アニキの代役は頼んだ!

 阪神林威助外野手(31)が左翼でのスタメン出場を猛アピールした。16日、甲子園で行われたシート打撃で、左腕筒井から左前に流し打った。13日のロッテ戦では、4打数4安打3打点と大爆発。この日は3打数1安打に終わったが、好調をキープしている。「そんなこと言ってもらえる立場じゃない。精いっぱいやるだけです」。練習後には神妙な言葉で意気込みを語ったが、それには理由がある。
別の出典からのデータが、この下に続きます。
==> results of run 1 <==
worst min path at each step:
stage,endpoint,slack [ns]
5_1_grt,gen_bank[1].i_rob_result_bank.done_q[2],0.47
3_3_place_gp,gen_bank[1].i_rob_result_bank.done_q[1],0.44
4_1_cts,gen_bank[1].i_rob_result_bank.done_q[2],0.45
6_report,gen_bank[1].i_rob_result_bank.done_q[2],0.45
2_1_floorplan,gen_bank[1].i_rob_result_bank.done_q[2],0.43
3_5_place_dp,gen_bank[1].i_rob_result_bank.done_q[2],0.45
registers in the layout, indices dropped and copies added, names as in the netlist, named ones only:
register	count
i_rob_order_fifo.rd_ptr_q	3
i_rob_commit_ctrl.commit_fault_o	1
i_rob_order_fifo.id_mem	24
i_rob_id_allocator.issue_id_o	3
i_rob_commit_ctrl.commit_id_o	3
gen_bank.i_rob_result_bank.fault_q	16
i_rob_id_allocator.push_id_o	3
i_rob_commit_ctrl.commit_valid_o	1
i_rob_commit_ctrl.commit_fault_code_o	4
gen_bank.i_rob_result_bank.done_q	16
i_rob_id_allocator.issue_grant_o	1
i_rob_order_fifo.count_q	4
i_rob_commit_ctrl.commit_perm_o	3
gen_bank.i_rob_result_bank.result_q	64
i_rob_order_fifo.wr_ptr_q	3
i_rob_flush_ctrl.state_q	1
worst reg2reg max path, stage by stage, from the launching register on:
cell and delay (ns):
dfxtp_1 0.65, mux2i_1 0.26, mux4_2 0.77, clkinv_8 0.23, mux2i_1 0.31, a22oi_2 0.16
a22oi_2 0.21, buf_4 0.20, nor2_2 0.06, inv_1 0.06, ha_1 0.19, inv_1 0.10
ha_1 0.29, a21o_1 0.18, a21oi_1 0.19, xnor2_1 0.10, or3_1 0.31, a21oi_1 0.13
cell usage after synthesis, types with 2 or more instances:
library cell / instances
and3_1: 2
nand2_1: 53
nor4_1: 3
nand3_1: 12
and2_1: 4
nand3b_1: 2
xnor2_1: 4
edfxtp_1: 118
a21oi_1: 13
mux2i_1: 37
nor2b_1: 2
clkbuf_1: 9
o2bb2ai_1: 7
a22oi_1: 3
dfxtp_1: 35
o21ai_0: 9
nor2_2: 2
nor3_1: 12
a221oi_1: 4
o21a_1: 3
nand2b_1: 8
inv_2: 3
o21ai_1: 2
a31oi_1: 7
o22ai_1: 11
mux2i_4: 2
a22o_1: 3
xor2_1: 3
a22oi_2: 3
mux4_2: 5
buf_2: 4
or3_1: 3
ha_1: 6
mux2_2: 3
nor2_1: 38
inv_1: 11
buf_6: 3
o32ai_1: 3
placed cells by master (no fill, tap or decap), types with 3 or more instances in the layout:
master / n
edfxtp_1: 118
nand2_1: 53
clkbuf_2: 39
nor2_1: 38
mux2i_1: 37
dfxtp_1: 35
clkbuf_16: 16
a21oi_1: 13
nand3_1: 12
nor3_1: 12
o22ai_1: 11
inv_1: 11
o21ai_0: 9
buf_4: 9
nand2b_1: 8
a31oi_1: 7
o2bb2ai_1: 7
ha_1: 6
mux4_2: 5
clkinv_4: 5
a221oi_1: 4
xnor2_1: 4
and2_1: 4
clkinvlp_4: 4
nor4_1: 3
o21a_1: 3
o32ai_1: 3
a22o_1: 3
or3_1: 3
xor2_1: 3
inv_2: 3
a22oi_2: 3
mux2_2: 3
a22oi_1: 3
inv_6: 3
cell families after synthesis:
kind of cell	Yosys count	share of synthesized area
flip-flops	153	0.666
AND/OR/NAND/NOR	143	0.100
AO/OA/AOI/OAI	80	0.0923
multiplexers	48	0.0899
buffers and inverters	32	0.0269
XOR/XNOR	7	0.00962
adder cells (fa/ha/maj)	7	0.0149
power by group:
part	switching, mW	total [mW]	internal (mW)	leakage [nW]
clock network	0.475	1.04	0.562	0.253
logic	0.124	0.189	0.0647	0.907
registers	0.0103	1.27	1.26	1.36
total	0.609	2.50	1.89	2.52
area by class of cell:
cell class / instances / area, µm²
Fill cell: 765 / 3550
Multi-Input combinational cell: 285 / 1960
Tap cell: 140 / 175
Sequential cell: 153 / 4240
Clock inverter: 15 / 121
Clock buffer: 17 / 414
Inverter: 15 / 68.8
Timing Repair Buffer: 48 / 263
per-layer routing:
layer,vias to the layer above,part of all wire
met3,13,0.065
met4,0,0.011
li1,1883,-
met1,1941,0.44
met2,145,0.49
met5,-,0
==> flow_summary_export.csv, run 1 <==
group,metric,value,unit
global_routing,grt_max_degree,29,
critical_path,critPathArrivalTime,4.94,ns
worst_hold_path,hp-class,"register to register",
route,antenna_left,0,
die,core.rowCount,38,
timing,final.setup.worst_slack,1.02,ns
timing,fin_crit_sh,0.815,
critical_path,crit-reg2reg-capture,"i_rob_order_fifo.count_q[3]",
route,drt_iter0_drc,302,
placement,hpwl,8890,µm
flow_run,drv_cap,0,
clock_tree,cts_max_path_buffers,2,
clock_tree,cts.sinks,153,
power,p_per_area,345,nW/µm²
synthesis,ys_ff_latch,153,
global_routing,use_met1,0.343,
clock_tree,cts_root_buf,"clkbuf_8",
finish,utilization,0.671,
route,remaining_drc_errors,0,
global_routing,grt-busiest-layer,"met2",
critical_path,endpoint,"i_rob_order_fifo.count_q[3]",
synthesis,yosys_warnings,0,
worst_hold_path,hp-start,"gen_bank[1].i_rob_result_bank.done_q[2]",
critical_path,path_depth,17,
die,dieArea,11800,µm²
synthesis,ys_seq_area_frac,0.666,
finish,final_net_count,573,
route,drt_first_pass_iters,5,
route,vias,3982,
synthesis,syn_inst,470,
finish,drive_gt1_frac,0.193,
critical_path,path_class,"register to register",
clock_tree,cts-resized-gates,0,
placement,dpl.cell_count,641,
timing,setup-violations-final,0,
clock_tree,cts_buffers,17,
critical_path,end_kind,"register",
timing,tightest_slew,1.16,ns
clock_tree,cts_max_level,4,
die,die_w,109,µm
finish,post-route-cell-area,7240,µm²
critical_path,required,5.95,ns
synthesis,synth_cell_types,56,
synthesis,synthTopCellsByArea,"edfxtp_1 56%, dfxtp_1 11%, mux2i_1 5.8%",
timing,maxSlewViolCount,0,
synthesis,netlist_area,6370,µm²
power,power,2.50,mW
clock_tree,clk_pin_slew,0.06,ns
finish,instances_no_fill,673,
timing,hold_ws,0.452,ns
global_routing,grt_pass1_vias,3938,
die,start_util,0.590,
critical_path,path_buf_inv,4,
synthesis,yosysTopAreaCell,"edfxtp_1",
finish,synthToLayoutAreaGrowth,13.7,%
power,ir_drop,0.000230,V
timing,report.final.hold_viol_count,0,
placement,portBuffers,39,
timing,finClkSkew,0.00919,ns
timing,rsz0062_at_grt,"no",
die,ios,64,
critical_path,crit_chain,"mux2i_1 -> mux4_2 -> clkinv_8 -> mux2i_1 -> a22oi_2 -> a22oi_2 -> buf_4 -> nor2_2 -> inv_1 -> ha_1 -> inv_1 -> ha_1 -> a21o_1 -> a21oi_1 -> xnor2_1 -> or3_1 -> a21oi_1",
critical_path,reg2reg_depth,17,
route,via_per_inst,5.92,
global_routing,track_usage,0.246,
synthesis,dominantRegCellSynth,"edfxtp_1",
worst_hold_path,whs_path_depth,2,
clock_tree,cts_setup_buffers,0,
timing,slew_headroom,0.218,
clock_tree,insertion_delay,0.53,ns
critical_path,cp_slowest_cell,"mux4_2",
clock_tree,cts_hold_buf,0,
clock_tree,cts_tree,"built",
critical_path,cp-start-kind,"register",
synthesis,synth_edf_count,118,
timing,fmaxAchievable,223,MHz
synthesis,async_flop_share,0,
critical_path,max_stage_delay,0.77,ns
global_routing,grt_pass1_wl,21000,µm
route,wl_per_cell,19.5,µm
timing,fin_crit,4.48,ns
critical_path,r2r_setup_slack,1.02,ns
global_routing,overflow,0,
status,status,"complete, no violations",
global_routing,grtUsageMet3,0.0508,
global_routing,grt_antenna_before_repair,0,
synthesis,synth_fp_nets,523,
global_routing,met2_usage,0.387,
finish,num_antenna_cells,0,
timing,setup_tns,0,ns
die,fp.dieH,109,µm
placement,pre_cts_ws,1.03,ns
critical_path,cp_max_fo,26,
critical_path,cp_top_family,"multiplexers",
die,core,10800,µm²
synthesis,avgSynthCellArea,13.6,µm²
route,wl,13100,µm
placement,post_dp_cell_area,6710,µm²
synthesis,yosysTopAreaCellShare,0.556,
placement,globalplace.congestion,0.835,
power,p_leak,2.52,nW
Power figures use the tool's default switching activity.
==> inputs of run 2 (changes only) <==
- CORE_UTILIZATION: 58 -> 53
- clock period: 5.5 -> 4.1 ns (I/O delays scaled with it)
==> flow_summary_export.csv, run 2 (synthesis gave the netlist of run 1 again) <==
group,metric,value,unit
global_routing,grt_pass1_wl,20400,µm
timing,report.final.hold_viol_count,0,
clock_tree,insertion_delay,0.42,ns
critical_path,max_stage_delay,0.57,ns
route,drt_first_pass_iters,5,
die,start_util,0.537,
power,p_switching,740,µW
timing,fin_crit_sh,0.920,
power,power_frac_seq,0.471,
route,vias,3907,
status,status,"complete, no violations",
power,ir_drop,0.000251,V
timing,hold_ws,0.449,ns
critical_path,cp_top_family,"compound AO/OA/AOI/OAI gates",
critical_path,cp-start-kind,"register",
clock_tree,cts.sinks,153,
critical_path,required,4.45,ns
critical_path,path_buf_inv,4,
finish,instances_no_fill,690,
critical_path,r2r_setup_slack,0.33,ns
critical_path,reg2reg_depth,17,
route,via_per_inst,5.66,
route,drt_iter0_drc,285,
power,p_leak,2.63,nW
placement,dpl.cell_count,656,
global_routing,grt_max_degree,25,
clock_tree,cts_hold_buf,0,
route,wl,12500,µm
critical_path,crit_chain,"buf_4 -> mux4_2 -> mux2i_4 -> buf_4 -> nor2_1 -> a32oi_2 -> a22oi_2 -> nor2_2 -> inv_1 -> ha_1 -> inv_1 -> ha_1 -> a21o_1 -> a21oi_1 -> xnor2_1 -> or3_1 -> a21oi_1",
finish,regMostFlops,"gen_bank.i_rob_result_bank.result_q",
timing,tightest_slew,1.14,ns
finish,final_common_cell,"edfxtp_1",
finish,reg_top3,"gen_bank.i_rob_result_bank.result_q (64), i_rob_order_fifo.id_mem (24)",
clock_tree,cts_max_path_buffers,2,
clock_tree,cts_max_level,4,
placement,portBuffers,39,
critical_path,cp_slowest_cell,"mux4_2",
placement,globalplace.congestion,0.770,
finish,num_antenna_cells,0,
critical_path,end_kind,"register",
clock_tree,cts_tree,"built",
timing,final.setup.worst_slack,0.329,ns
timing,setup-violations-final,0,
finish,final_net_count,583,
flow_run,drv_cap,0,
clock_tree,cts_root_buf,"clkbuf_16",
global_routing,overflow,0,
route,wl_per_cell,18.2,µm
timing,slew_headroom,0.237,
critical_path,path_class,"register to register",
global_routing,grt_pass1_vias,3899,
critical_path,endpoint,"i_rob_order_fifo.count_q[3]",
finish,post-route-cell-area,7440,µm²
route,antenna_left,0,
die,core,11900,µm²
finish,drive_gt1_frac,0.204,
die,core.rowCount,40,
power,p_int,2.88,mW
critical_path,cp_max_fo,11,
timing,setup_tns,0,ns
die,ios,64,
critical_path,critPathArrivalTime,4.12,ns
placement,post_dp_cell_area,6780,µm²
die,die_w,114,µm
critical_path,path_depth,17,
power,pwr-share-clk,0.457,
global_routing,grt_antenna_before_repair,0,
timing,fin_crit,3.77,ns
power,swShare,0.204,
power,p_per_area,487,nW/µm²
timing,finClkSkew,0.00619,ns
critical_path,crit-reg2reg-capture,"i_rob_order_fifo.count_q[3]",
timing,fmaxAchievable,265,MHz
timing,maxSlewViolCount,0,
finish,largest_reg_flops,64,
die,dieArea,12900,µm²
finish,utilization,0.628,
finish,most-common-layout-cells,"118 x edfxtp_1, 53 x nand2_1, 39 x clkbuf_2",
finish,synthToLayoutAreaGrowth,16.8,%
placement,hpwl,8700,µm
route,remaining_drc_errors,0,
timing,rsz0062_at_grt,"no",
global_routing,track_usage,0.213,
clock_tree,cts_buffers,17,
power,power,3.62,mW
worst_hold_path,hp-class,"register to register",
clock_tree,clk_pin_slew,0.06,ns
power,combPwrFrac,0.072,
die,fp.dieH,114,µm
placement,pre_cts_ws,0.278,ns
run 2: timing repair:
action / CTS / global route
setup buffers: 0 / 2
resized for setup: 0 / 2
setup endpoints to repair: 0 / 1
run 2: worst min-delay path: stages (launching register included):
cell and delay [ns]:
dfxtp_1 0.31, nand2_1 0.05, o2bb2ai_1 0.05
 15日にフルイニング出場の世界記録がギネス認定され、金本が記者会見に臨んだ。その席上で思わぬ指名を受けた。「林ちゃんも調子がよくて、ゆっくりしてくださいということなので、もう少し時間がかかるかな」。主砲はまだ右肩に不安があり、18日からの横浜戦(横浜)は代打での出場が濃厚。代わって、林が抜てきされる可能性は高い。金本の言葉は激励の思いがこもっていて、左のパワーヒッターとして先発出場のお墨付きをもらったようなものだ。

 もちろん、浮かれるわけにはいかない。今季はキャンプ中に不振に陥り、開幕を2軍で迎えた。6日の1軍昇格でチャンスが巡ってきたばかり。そんなこと言ってもらえる立場じゃない-。無心でアニキの代役を務めるだけだ。